Es un libro tremendamente apropiado para leer de un tirón, una tarde de domingo, a poder ser lluviosa.  Y al terminarlo, queda la sensación de que acabamos de leer una pequeña joya y bullen en nuestra cabeza unas palabras de la intrusa: “Pienso que todas las constituciones del mundo deberían reconocer el derecho inalienable de cualquier persona de regresar cuando guste a los escenarios más entrañables de su pasado.  Poner a su disposición un manojo de llaves que le permitieran entrar a todos los pisos, casas y jardines donde transcurrió su infancia y pasarse las horas muertas en esos palacios de inviernos de la memoria”.  Quizá estas palabras son las que nos hacen sentir una intensa nostalgia antes de cerrar la contraportada.

DIARIO DE UN CUERPO, de Daniel Pennac

diario-de-un-cuerpo-ebook-9788439726272DIARIO DE UN CUERPO. Daniel Pennac.
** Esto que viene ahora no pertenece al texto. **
[config.mk]
export PLATFORM = sky130hd
export DESIGN_NAME = pipeline_ctrl
export DESIGN_NICKNAME = d
export VERILOG_FILES = /design/src/rtl/pipeline_ctrl.sv
export SDC_FILE = /design/constraint.sdc
export NUM_CORES = 1
export LEC_CHECK = 0
export ABC_AREA = 0
export BUFFER_PORTS_ARGS = -buffer_cell sky130_fd_sc_hd__buf_2
export CORE_AREA = 2 2 80 82
export CTS_CLUSTER_DIAMETER = 60
export CTS_CLUSTER_SIZE = 28
export DETAILED_ROUTE_END_ITERATION = 8
export DIE_AREA = 0 0 82 84
export GPL_TIMING_DRIVEN = 0
export PLACE_DENSITY = 0.55
export REMOVE_ABC_BUFFERS = 1
export SYNTH_ARGS = -nofsm -noshare
export SYNTH_HDL_FRONTEND = slang
export SYNTH_SLANG_ARGS = --single-unit
[constraint.sdc]
create_clock -name CLK -period 2.6 [get_ports CLK]
set_input_delay 0.52 -clock CLK [delete_from_list [all_inputs] [get_ports CLK]]
set_output_delay 0.52 -clock CLK [all_outputs]
set_load 0.02 [all_outputs]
Ed Mondadori. 2012.

Pennac deja de momento la saga Malaussène para escribir un libro peculiar que parece apreciar el tacto de nuestras manos, el ángulo de la inclinación de nuestra cabeza o la intensidad de nuestra mirada. Al principio parece extraño porque es como si el libro nos leyera, pero enseguida nos acostumbramos a este tráfico de sensaciones. El autor se ha propuesto deleitarnos con una de esas lecturas en forma de diario que saben a vida. ¿Cómo seré de mayor? ¿A quién amaré? ¿A quién perderé en el camino? ¿Sabré envejecer? ¿Cuándo y cómo moriré? Son cuestiones que todos nos vamos formulando a lo largo de los años y que nadie puede vaticinar. En cambio, la literatura nos permite la posibilidad de leer sus respuestas en el diario de este protagonista del que, sin pretenderlo, se aprende tanto.

La perspectiva es cautivadora, un diario escrito desde el cuerpo, desde esas experiencias que se agarran a las entrañas, detienen o aceleran nuestro latido para ir tejiendo y zurciendo nuestra piel. Cifras y letras, años y palabras en la vida de un hombre que comienza a escribir su diario el día en que sintió terror por primera vez y lo termina con una despedida definitiva.
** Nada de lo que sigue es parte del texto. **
### src/rtl/id_pkg.sv
// rtl/id_pkg.sv - shared widths, opcode enumeration and instruction layout for the decoder and ALU
package id_pkg;

  localparam int INSTR_W = 6;
  localparam int OP_W    = 3;
  localparam int ADDR_W  = 2;
  localparam int NREG    = 4;

  typedef enum logic [OP_W-1:0] {
    OP_ADD = 3'b000,
    OP_SUB = 3'b001,
    OP_LD  = 3'b010,
    OP_ST  = 3'b011,
    OP_XOR = 3'b100,
    OP_NOT = 3'b101,
    OP_AND = 3'b110,
    OP_OR  = 3'b111
  } op_e;

  // Field order matches the bit layout of the instruction word, MSB first.
  typedef struct packed {
    logic              acc_en;
    op_e               op;
    logic [ADDR_W-1:0] addr;
  } instr_t;

  function automatic instr_t unpack_instr(input logic [INSTR_W-1:0] word);
    return instr_t'(word);
  endfunction

endpackage

### src/rtl/onehot_dec.sv
// rtl/onehot_dec.sv - combinational 2-to-4 one-hot decoder
module onehot_dec
  import id_pkg::*;
(
  input  logic [ADDR_W-1:0] in_addr,
  output logic [NREG-1:0]   onehot
);

  always_comb begin
    onehot          = '0;
    onehot[in_addr] = 1'b1;
  end

endmodule

### src/rtl/id_unit.sv
// rtl/id_unit.sv - instruction decode stage: registers opcode/address and
// issues single-cycle register-file and accumulator enables
module id_unit
  import id_pkg::*;
(
  input  logic               clk,
  input  logic               rst,
  input  logic               ID_CE,
  input  logic [INSTR_W-1:0] INSTR,
  output logic [OP_W-1:0]    OP_CODE,
  output logic [ADDR_W-1:0]  ADDR,
  output logic [NREG-1:0]    CE,
  output logic               ACC_CE
);

  instr_t            instr;
  logic [NREG-1:0]   addr_onehot;

  logic [OP_W-1:0]   op_code_q, op_code_d;
  logic [ADDR_W-1:0] addr_q,    addr_d;
  logic [NREG-1:0]   ce_q,      ce_d;
  logic              acc_ce_q,  acc_ce_d;

  assign instr = unpack_instr(INSTR);

  onehot_dec u_onehot_dec (
    .in_addr (instr.addr),
    .onehot  (addr_onehot)
  );

  // Opcode and address hold between accepts; enables pulse for one cycle only.
  always_comb begin
    op_code_d = op_code_q;
    addr_d    = addr_q;
    ce_d      = '0;
    acc_ce_d  = 1'b0;
    if (ID_CE) begin
      op_code_d = instr.op;
      addr_d    = instr.addr;
      acc_ce_d  = instr.acc_en;
      if (instr.op == OP_ST) begin
        ce_d = addr_onehot;
      end
    end
  end

  always_ff @(posedge clk) begin
    if (rst) begin
      op_code_q <= '0;
      addr_q    <= '0;
      ce_q      <= '0;
      acc_ce_q  <= 1'b0;
    end else begin
      op_code_q <= op_code_d;
      addr_q    <= addr_d;
      ce_q      <= ce_d;
      acc_ce_q  <= acc_ce_d;
    end
  end

  assign OP_CODE = op_code_q;
  assign ADDR    = addr_q;
  assign CE      = ce_q;
  assign ACC_CE  = acc_ce_q;

endmodule

### config.mk
export PLATFORM = sky130hd
export DESIGN_NAME = id_unit
export DESIGN_NICKNAME = d
export VERILOG_FILES = /design/src/rtl/id_pkg.sv /design/src/rtl/onehot_dec.sv /design/src/rtl/id_unit.sv
export SDC_FILE = /design/constraint.sdc
export NUM_CORES = 1
export LEC_CHECK = 0
export CAP_MARGIN = 20
export CORE_AREA = 4 4 41 43
export CTS_BUF_LIST = sky130_fd_sc_hd__clkbuf_4 sky130_fd_sc_hd__clkbuf_8
export DETAILED_ROUTE_END_ITERATION = 8
export DIE_AREA = 0 0 45 47
export PLACE_DENSITY_LB_ADDON = 0.2
export SLEW_MARGIN = 10
export SYNTH_ARGS = -nofsm -noshare
export SYNTH_HDL_FRONTEND = slang
export SYNTH_SLANG_ARGS = --single-unit
export TNS_END_PERCENT = 1
### constraint.sdc
create_clock -name clk -period 1.08 [get_ports clk]
set_input_delay 0.108 -clock clk [delete_from_list [all_inputs] [get_ports clk]]
set_output_delay 0.108 -clock clk [all_outputs]
set_load 0.02 [all_outputs]
; ---- After elaboration in Yosys (flattened, before gate mapping)
; Cells that the tools add are included.
[word_totals]
reg_bits = 10
latch_bits = 0
ram_bits = 0
romBits = 0
output_inout_bits = 10
elab_cells = 14
mem_count = 0
[classes]
add_sub_neg = 0
n_mul = 0
div = 0
magnitude_cmp = 2
n_eq_ne = 1
n_shift = 0
muxes = 2
n_bitwise = 2
n_reduce_logical = 3
[op_table]
columns = op, n
row1 = "equality test 3 x 2 -> 1 bit, second input constant", 1
row2 = "< comparator 2 x 3 -> 1 bit, second input constant", 1
row3 = OR reduction 3 bit, 1
row4 = demux 1 bit (select 2 bit), 1
row5 = "greater-or-equal comparator 2 x 1 -> 1 bit, second input constant", 1
row6 = NOT 1 bit, 2
row7 = OR reduction 2 bit, 1
row8 = logical AND 1 bit, 1
row9 = 2-to-1 mux 1 bit, 1

; ---- Longest topological paths before layout
[depth]
depth_word = 4
ltp_mapped = 3
ltp_nobuf = 2

; ---- By module
; A second synthesis with hierarchy kept.
[unflattened]
hier_cells = 32
hier_area_um2 = 395.4
[by_module_without_submodules]
columns = mod, instances, cells_each, area_each_um2, seq_area_each_um2
row1 = id_unit, 1, 28, 369.1, 200.2
row2 = onehot_dec, 1, 4, 26.3, 0.0

; ---- Worst setup path after synthesis
; Ideal clock, no wire load.
[synth_path]
path_type = in2reg
from = in ID_CE
to = reg ce_q[1], in the netlist CE[1]
setup_ns = 0.060
t_arrival_ns = 0.661
required_time_ns = 1.020
setup_slack_ns = 0.359
stages = 3
n_path_buf = 1
cell_sequence = buf_4 > nand4bb_4 > and4bb_2
[synth_via]
elab_chain_len = 2
[synth_lines]
columns = item, line_no
row1 = "start, declared", id_unit.sv:8  ; input logic ID_CE,
row2 = NOT 1 bit (no line), n/a
row3 = OR reduction 3 bit (no line), n/a
row4 = "end signal, assigned", id_unit.sv:51  ; ce_q <= '0;
row5 = "end signal, assigned", id_unit.sv:56  ; ce_q <= ce_d;
row6 = "end, declared", id_unit.sv:21  ; logic [NREG-1:0] ce_q, ce_d;
; No other way between the ends.
; A chain may end at the register's enable or synchronous reset.

; ---- Worst setup path in the final report
[layout_path]
from = reg op_code_q[0], in the netlist OP_CODE[0]
to = out OP_CODE[0]
[layout_lines]
columns = item, line_no
row1 = "start, declared", id_unit.sv:19  ; logic [OP_W-1:0] op_code_q, op_code_d;
row2 = "start signal, assigned", id_unit.sv:54  ; op_code_q <= op_code_d;
row3 = "end, declared", id_unit.sv:10  ; output logic [OP_W-1:0] OP_CODE,
; No word-level cell between the ends.

==> results.sh <==
export IMPL_drv_cap=0
export IMPL_syn_avg_cell_area_um2=12.17
export IMPL_gp_congestion=0.7241
export IMPL_postCtsSetupRepairBufs=0
export IMPL_slew_headroom_pct=84.77
export IMPL_syn_nets=38
export IMPL_fmax_mhz=967.6
export IMPL_port_buffers=18
export IMPL_seq_area_um2=200.2
export IMPL_die_area_mm2=0.002115
export IMPL_clock_latency_ns=0.25
export IMPL_clk_pin_slew_ns=0.06
export IMPL_grt_max_degree=7
export IMPL_n_antenna_cell=0
export IMPL_holdWs_ns=0.4892
export IMPL_post_route_util_pct=45.48
export IMPL_crit_required_ns=0.97
export IMPL_multi_input_area_um2=145.1
export IMPL_num_rows=13
export IMPL_cts_htree_levels=1
export IMPL_avgRoutedWirePerCell_um=11.01
export IMPL_hold_viol=0
export IMPL_fin_area_um2=591.8
export IMPL_p_total_uw=824.7
export IMPL_syn_area_um2=352.8
export IMPL_worstPathMaxFanout=2
export IMPL_synth_cell_type_count=11
export IMPL_period_share_pct=95.69
export IMPL_grt_setup_unrepaired="false"
export IMPL_grt_pass1_vias=257
export IMPL_reg2reg_from="OP_CODE[1]$_SDFFE_PP0P_"
export IMPL_hold_end="ACC_CE$_SDFF_PP0_"
export IMPL_max_stage_delay_ns=0.34
export IMPL_clock_root_buffer="clkbuf_4"
export IMPL_core_mm2=0.001301
export IMPL_holdPathStages=2
export IMPL_dr_pass1_iters=4
export IMPL_synthCells=29
export IMPL_grt_overflow_total=0
export IMPL_route_detailed_drc=0
export IMPL_cp_arrival_ns=0.93
export IMPL_layout_drive_gt1_share_pct=18.87
export IMPL_hold_buffers=0
export IMPL_clock_sinks=10
export IMPL_dr_total_vias=285
export IMPL_worst_r2r_cell_count=2
export IMPL_r2r_setup_slack_ns=0.48
export IMPL_critPathBufInv=1
export IMPL_drt_iter0_drc=6
export IMPL_nets=63
export IMPL_vias_per_cell=4.191
export IMPL_io_pins=19
export IMPL_cp_depth=1
export IMPL_critPathSlowestCell="dlygate4sd2_1"
export IMPL_maxSlewViolCount=0
export IMPL_cts_tree="built"
export IMPL_worst_slew_pin_slew_ns=0.2253
export IMPL_track_usage_pct=7.625
export IMPL_postRouteAntennaNets=0
export IMPL_grt_pass1_wl_um=1097
export IMPL_skew_ns=0
export IMPL_layout_commonest_cell="dfxtp_1"
export IMPL_drt_total_wl_um=749
export IMPL_placed_area_um2=566.8
export IMPL_cts_buffers=3
export IMPL_cts_buffer_depth=2
export IMPL_crit_chain="dlygate4sd2_1"
export IMPL_period_minus_slack_ns=1.033
export IMPL_outcome="completed"
export IMPL_hold_path_startpoint="INSTR[5]"
export IMPL_start_kind="register"
export IMPL_hp_class="input port to register"
export IMPL_cp_top_family="buffers and inverters"
export IMPL_fillers=131
export IMPL_final_cell_mix="dfxtp_1, dlygate4sd2_1, clkdlybuf4s50_1"
export IMPL_critPathCaptureType="primary output"
export IMPL_antenna_found_initial=0
export IMPL_start_util_pct=27.12
export IMPL_worstSetupPathType="register to primary output"
export IMPL_die_y_um=47
export IMPL_ys_warn_count=0
export IMPL_p_leak_uw=0.0002821
export IMPL_r2r_end="OP_CODE[1]$_SDFFE_PP0P_"
export IMPL_die_x_um=45
export IMPL_fin_setup_tns_ns=0
export IMPL_area_growth_pct=67.73
export IMPL_irDropWorstVdd_uv=818.9
export IMPL_ys_seq_area_share_pct=56.74
export IMPL_setup_viol=0
export IMPL_ys_ff_latch=10
export IMPL_power_density_mw_per_mm2=1393
per-stage QoR:
| stage | setup slack [ns] | cells |
|---|---|---|
| detailed placement | -0.1037 | 64 |
| CTS | 0.03323 | 68 |
| floorplan | 0.3590 | 29 |
| global placement | -0.1007 | 64 |
| finish | 0.04654 | 68 |
| global route | 0.009753 | 68 |
metal layers:
metal	vias up	GRT usage (%)	routed length [µm]
li1	149	-	-
met1	122	8.776	317
met2	14	10.73	335
met3	0	5.364	96
met4	0	3.509	0
met5	-	0	0
power by group:
part           leakage, µW  total, µW  internal [µW]  switching, µW
combinational     0.000179        116           64.2           51.8
clock            0.0000210        321            204            117
sequential       0.0000818        388            382           5.54
total             0.000282        825            650            174
flip-flops by register name, indices dropped and copies added, names as in the netlist:
name / flops
CE: 4
OP_CODE: 3
ADDR: 2
ACC_CE: 1
repair_timing:
action / CTS / global route
cloned: 0 / 0
setup endpoints to repair: 10 / 1
resized for setup: 10 / 1
pin swaps: 0 / 0
how the worst max path moves through the flow:
stage                               to  slack [ns]                    start
6_report                    OP_CODE[0]        0.05  OP_CODE[0]$_SDFFE_PP0P_
5_1_grt                     OP_CODE[0]        0.01  OP_CODE[0]$_SDFFE_PP0P_
4_1_cts                     OP_CODE[1]        0.03  OP_CODE[1]$_SDFFE_PP0P_
3_5_place_dp   OP_CODE[2]$_SDFFE_PP0P_       -0.10                    ID_CE
3_3_place_gp      ADDR[0]$_SDFFE_PP0P_       -0.10                    ID_CE
2_1_floorplan         CE[1]$_SDFF_PP0_        0.36                    ID_CE
area by class of cell:
type                    count  area share (%)
flip-flops and latches     10           33.83
multi-input cells          18           24.52
well taps                  15           3.171
repair buffers             21           32.35
clock buffers               4           6.131
cells in the mapped netlist:
cell type / count / area share (%)
nor2_1: 6 / 6.4
and3b_2: 1 / 2.8
nand2_1: 1 / 1.1
nor3_1: 1 / 1.4
nand3_1: 1 / 1.4
buf_4: 1 / 2.1
mux2i_1: 5 / 14
dfxtp_1: 10 / 57
nor4b_1: 1 / 2.5
and4bb_2: 1 / 3.5
nand4bb_4: 1 / 7.8
cell families after synthesis:
kind of cell / share of synthesized area, %
buffers and inverters: 2.128
DFF: 56.74
and+or+nand+nor: 26.95
muxes: 14.18
Note: power is estimated with default switching activity, not from simulation.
Es un libro que nos cuenta la vida de un protagonista con un nombre que en ningún momento leemos, sin que ello impida que el lector se reconozca en él. Más allá de las circunstancias, se trata del reconocimiento de una “carnalidad” compartida de la que surge todo lo que somos, expectativa, deseo, materia, sentimiento, también pensamiento.

Diario de un cuerpo no es una novela filosófica en sentido estricto pero nos habla de una Filosofía de la carne. Uno de los filósofos más sugerentes del s.XX, Maurice Merleau-Ponty, defendía que el cuerpo es nuestro anclaje en un mundo, nuestro medio de poseer un mundo. Revolucionaba, por fin, una tradición filosófica y cultural que predominó en occidente durante siglos y que Descartes sintetizaba en aquellas palabras de su Discurso del método en las que afirmaba que incluso podría pensarse a sí mismo sin un cuerpo. Pennac, como el filósofo M.M-Ponty, saben un secreto que nos desvelan en sus libros, gracias al cuerpo vivo, gracias al cuerpo pienso, porque mi cuerpo va escribiendo la narración de mi vida.